(Material for the task Opens)

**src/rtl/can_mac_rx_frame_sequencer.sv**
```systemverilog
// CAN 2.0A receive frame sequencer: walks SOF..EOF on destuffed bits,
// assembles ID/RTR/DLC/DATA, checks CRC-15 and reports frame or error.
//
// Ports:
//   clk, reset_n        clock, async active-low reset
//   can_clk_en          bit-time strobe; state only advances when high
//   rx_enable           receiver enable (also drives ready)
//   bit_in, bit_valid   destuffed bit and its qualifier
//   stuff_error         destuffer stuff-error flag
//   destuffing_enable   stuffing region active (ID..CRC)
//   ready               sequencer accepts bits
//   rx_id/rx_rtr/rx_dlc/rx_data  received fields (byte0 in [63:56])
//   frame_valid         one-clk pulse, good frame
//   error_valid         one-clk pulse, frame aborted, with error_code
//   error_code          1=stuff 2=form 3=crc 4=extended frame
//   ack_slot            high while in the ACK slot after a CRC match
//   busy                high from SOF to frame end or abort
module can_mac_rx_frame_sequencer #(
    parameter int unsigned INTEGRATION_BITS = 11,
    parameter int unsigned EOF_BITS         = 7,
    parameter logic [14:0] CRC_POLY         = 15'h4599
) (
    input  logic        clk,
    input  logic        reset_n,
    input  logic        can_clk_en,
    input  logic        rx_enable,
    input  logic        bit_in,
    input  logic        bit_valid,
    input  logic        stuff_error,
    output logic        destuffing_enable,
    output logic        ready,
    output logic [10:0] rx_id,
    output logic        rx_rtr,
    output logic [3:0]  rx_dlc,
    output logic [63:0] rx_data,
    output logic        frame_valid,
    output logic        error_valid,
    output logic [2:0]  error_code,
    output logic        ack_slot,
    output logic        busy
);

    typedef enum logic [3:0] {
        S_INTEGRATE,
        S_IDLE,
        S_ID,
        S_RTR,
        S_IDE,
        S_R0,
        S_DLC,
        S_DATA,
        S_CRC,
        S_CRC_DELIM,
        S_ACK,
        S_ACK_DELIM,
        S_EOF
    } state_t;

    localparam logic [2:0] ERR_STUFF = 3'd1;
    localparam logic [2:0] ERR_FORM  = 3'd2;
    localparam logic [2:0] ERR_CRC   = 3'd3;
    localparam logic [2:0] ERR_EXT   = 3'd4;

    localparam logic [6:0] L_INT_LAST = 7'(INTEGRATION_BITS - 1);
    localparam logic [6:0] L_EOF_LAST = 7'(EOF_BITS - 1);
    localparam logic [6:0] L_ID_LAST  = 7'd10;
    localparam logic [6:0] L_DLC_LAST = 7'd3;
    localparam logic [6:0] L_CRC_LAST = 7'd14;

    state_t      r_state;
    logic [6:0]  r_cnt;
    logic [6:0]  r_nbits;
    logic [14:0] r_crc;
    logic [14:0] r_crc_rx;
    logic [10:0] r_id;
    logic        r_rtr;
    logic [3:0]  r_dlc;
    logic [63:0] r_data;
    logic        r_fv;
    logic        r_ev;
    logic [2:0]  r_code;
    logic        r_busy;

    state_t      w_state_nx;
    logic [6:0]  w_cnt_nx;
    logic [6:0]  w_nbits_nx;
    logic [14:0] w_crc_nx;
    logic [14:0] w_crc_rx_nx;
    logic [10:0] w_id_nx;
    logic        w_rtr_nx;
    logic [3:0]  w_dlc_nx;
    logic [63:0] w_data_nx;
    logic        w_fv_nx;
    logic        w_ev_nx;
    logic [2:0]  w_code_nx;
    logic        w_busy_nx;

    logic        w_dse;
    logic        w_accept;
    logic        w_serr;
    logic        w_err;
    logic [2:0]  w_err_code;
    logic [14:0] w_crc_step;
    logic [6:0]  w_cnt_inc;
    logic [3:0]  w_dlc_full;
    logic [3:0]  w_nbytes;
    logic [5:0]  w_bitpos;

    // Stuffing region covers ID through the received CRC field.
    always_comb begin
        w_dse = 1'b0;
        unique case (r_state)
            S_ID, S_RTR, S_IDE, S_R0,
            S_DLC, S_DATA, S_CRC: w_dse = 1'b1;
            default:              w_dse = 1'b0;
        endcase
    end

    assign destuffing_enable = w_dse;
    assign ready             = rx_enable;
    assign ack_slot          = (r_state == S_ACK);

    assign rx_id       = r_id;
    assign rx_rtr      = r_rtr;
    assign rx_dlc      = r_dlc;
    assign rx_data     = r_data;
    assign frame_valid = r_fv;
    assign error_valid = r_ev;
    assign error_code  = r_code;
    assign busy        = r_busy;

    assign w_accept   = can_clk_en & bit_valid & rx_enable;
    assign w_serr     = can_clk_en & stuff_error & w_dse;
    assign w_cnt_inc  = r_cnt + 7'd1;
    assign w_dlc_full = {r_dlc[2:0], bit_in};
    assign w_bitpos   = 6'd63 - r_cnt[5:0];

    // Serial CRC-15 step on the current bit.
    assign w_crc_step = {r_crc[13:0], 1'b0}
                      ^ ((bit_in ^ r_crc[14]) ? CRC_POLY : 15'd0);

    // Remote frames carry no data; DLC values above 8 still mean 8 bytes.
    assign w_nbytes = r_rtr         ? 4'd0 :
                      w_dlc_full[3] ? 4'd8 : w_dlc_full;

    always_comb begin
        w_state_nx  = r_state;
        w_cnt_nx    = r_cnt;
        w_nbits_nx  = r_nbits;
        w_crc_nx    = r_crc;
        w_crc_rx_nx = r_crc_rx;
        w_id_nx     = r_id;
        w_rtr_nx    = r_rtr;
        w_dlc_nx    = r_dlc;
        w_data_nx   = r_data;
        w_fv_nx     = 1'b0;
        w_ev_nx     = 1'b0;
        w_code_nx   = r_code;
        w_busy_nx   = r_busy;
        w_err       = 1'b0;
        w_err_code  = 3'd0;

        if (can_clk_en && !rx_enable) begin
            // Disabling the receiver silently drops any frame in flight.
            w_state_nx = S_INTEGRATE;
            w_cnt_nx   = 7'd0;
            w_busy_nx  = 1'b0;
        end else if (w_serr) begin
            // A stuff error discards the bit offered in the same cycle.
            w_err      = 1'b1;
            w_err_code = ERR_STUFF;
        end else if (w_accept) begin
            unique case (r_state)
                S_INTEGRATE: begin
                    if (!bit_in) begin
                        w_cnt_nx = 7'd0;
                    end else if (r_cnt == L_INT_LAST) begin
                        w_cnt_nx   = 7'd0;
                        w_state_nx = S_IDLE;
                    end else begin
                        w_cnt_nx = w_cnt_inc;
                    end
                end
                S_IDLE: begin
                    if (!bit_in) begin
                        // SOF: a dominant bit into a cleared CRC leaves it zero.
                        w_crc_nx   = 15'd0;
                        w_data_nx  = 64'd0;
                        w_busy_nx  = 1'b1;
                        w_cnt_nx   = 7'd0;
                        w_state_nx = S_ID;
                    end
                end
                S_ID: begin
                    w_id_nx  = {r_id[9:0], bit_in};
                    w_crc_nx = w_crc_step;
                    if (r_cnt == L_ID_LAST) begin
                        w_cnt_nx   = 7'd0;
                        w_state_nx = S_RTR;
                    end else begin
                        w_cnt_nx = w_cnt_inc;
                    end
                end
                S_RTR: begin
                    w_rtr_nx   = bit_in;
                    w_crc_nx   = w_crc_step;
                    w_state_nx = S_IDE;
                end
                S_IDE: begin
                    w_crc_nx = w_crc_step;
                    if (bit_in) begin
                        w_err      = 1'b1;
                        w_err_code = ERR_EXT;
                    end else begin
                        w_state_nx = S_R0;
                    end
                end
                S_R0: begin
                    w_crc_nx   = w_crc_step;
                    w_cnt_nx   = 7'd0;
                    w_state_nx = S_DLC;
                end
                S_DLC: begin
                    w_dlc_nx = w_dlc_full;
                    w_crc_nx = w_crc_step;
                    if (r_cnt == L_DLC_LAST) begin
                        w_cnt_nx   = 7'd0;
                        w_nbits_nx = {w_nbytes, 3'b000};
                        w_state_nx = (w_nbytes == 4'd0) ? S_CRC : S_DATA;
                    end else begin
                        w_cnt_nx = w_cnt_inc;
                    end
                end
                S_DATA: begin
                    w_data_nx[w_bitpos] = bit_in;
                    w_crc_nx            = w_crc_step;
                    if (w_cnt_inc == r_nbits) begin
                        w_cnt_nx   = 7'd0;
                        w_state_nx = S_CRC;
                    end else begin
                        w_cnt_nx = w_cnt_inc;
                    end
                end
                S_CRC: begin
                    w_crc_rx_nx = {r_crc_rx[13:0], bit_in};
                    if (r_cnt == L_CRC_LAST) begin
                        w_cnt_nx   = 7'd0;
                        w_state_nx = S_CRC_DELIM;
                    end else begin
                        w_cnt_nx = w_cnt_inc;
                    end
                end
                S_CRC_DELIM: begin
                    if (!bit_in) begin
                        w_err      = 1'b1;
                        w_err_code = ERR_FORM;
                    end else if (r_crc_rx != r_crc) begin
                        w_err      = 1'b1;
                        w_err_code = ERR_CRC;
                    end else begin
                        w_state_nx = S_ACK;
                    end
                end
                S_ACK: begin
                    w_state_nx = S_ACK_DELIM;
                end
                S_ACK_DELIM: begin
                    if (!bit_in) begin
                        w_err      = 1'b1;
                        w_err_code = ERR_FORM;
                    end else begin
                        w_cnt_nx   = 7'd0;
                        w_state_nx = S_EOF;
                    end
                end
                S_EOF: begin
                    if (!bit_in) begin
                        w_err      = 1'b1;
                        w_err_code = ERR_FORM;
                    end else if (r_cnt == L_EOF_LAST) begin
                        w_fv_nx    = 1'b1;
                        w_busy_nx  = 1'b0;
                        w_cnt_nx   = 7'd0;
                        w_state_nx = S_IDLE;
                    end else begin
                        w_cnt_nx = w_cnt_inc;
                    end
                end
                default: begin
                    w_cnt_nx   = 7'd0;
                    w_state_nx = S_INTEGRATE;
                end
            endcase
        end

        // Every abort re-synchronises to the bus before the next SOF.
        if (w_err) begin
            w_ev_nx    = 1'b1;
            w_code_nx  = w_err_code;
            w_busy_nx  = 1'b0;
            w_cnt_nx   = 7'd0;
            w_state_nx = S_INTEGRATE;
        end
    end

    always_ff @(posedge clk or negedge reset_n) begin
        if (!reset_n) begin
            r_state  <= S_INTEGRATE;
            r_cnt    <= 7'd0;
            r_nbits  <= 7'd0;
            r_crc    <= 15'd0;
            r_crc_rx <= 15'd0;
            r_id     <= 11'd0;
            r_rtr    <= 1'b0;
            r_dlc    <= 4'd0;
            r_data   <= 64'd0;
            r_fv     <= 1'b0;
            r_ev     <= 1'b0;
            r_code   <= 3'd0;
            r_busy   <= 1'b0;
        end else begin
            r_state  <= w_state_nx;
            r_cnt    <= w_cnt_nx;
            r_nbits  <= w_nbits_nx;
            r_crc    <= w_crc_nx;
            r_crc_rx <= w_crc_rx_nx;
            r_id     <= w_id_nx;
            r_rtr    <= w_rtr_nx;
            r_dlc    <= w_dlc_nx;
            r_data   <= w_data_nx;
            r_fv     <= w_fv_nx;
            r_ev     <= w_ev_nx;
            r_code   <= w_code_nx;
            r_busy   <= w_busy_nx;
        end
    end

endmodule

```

(Material for the task Closes)
(Material for the task Opens)

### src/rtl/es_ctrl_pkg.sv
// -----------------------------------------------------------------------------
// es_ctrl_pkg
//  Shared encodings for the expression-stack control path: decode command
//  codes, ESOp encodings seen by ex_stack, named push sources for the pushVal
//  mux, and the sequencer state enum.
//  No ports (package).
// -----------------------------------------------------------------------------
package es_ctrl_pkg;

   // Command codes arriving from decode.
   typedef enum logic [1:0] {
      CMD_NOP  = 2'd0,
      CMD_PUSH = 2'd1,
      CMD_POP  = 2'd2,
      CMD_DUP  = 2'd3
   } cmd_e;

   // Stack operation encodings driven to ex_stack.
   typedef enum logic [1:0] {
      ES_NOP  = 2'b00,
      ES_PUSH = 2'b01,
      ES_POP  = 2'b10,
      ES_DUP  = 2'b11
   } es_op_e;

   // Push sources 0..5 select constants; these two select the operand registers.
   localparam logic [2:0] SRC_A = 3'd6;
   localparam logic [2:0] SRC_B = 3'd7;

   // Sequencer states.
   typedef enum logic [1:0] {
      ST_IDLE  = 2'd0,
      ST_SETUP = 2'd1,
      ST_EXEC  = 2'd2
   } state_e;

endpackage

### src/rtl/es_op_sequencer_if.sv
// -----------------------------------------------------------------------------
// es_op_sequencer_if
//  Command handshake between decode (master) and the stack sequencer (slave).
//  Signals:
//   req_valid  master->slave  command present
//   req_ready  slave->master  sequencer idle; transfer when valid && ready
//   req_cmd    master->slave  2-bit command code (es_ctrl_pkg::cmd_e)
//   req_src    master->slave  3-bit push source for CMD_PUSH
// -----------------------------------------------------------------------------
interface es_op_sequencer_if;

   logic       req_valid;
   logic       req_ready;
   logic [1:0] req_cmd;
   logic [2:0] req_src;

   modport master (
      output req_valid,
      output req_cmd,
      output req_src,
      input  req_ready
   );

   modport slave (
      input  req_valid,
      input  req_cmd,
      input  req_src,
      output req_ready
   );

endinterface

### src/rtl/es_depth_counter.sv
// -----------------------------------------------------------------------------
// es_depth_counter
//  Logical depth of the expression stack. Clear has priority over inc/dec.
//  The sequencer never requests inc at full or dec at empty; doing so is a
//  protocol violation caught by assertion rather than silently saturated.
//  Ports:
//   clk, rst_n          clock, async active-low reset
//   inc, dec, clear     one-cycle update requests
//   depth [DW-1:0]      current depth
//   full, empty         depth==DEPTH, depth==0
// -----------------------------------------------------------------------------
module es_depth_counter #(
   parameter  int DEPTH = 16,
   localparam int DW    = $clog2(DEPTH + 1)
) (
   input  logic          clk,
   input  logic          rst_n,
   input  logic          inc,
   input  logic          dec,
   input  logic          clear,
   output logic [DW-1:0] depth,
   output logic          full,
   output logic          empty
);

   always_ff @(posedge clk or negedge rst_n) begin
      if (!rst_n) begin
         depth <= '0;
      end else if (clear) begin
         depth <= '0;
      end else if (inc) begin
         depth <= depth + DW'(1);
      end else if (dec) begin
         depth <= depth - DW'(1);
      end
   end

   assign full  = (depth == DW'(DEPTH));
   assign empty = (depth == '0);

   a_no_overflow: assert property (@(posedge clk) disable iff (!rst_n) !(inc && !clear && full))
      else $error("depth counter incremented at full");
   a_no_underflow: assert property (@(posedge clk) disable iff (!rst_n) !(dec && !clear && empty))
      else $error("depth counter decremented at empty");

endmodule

(Material for the task Closes)
(Material for the task Opens)

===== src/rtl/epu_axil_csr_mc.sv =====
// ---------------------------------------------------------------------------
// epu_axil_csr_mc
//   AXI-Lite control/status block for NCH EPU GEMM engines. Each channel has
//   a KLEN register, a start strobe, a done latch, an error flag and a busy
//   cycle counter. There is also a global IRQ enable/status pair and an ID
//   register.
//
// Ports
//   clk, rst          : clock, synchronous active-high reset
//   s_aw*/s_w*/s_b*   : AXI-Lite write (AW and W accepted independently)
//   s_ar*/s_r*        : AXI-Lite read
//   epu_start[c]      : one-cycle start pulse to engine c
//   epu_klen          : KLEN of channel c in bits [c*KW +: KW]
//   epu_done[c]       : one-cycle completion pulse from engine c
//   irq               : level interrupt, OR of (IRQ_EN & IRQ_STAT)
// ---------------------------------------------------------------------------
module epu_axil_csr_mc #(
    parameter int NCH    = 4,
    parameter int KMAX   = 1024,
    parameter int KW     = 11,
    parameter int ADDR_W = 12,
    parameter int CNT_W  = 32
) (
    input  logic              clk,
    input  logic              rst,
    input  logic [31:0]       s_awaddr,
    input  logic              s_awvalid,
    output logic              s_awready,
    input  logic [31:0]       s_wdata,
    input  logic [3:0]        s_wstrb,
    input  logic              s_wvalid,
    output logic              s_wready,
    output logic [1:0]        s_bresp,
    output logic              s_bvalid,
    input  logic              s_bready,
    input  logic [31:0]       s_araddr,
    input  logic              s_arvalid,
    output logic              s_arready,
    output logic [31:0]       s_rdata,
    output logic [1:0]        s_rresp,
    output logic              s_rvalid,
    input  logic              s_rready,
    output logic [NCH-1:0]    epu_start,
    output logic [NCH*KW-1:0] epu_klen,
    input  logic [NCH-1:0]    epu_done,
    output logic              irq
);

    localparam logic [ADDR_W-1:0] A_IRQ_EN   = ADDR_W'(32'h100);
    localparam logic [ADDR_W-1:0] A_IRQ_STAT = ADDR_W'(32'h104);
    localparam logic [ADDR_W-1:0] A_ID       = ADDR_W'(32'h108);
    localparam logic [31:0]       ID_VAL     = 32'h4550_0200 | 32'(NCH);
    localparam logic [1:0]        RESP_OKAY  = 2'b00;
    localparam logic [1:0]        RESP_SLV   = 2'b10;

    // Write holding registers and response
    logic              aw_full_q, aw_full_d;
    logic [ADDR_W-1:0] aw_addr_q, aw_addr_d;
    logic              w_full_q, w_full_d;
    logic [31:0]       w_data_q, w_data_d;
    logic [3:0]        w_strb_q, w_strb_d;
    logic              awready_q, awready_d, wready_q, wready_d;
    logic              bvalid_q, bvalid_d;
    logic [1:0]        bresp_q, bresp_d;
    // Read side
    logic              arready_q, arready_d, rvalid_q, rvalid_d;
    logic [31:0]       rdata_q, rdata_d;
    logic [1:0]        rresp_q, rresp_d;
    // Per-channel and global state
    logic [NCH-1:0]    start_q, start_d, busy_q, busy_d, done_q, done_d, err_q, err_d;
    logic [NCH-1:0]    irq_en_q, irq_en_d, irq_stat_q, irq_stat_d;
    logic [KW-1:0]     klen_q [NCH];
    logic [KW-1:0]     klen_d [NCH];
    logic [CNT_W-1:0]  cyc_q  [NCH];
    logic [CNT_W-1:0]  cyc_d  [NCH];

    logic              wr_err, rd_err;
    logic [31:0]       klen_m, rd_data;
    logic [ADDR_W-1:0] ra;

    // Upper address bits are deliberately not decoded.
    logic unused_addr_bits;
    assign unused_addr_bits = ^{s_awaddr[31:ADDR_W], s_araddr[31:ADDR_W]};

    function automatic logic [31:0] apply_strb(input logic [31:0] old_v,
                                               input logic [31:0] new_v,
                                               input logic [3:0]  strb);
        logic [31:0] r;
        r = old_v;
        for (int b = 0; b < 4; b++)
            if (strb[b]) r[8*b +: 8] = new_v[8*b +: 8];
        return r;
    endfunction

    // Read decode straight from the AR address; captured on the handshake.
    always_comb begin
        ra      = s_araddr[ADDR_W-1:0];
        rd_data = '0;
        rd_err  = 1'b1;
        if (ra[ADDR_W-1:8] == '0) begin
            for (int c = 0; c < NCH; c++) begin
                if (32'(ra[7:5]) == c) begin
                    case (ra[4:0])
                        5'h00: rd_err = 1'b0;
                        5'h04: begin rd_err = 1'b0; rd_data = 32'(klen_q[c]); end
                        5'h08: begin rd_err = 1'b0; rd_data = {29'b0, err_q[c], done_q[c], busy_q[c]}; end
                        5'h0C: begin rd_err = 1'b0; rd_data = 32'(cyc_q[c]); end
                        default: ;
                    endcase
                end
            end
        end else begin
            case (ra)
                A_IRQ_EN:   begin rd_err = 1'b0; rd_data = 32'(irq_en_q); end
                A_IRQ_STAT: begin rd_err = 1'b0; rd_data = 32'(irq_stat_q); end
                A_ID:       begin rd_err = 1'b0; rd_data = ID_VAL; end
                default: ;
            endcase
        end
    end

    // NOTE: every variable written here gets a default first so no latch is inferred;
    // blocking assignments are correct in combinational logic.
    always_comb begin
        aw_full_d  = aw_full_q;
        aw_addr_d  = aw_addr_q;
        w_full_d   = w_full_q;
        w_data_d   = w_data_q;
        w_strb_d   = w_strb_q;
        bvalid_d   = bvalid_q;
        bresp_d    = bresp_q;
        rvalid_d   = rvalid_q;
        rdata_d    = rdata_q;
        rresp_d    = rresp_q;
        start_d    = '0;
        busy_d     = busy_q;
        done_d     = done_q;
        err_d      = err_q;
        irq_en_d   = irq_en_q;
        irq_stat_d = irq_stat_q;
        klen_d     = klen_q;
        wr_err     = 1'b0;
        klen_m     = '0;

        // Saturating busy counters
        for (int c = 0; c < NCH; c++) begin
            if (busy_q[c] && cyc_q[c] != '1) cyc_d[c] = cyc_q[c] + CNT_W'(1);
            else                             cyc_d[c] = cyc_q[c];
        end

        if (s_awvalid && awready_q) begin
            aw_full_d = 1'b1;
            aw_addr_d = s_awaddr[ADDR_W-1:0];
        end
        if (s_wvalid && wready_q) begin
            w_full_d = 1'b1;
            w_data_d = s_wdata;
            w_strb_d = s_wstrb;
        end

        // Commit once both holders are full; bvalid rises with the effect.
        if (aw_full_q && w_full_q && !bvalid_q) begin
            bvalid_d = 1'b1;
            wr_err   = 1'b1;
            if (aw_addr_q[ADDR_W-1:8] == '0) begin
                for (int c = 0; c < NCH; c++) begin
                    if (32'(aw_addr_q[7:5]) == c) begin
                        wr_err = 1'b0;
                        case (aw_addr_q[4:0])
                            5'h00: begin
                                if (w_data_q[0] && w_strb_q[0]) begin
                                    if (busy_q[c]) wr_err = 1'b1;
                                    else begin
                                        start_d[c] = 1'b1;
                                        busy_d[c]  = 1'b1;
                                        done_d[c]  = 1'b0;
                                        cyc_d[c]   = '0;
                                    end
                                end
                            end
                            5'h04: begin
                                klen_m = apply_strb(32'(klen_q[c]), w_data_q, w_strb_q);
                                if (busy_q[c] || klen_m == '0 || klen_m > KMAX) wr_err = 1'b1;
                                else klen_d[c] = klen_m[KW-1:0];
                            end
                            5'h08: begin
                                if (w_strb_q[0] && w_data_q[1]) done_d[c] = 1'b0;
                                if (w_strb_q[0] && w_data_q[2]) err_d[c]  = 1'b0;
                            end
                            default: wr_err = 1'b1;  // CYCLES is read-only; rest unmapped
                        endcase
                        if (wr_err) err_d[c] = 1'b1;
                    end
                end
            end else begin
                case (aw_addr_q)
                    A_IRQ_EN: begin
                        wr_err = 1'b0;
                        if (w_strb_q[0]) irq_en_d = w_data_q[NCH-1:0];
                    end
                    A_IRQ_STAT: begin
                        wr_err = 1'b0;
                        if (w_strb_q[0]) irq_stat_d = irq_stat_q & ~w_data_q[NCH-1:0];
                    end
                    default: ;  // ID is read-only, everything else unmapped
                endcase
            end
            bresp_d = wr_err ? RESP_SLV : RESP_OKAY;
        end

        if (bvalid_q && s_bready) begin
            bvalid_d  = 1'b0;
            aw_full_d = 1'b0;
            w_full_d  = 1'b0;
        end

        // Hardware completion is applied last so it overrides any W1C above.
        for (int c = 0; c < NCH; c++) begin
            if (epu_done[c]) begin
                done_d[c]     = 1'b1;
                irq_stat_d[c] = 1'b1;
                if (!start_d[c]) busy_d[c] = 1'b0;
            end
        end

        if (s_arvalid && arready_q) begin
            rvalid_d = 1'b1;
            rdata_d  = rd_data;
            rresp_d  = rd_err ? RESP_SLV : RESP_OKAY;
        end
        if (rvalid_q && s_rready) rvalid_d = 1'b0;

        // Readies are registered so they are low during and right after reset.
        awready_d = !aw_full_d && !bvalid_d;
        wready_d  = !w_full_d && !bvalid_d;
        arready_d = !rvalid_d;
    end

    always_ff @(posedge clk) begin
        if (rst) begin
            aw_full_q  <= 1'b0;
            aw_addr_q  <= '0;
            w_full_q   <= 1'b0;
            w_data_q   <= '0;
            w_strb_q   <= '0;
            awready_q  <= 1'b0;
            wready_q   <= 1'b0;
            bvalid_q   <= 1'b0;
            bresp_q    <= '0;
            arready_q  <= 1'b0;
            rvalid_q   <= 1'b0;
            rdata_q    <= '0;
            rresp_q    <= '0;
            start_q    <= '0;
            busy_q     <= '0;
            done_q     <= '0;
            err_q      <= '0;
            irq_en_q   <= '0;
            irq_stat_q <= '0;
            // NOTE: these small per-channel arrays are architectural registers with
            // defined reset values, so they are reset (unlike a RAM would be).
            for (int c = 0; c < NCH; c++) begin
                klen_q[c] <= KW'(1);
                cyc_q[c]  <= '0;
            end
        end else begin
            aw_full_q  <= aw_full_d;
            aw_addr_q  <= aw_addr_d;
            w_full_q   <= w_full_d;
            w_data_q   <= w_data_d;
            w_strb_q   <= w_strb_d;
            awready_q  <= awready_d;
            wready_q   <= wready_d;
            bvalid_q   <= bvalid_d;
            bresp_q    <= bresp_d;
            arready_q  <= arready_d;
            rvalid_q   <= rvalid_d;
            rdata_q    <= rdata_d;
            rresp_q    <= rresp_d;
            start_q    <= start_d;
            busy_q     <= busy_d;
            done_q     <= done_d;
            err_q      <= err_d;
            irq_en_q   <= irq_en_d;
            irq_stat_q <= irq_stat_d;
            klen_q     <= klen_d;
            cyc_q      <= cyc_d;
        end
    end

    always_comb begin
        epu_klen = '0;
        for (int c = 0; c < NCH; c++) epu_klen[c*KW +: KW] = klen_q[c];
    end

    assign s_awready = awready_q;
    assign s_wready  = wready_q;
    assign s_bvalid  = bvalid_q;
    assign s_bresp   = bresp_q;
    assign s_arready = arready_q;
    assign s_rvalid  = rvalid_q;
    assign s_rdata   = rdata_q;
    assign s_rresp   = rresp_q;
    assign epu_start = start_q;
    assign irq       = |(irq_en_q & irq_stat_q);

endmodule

(Material for the task Closes)

Work to be completed — Every line with "completion" in it should be copied from the entries.

Answer section —
//   epu_done[c]       : one-cycle completion pulse from engine c
        // Hardware completion is applied last so it overrides any W1C above.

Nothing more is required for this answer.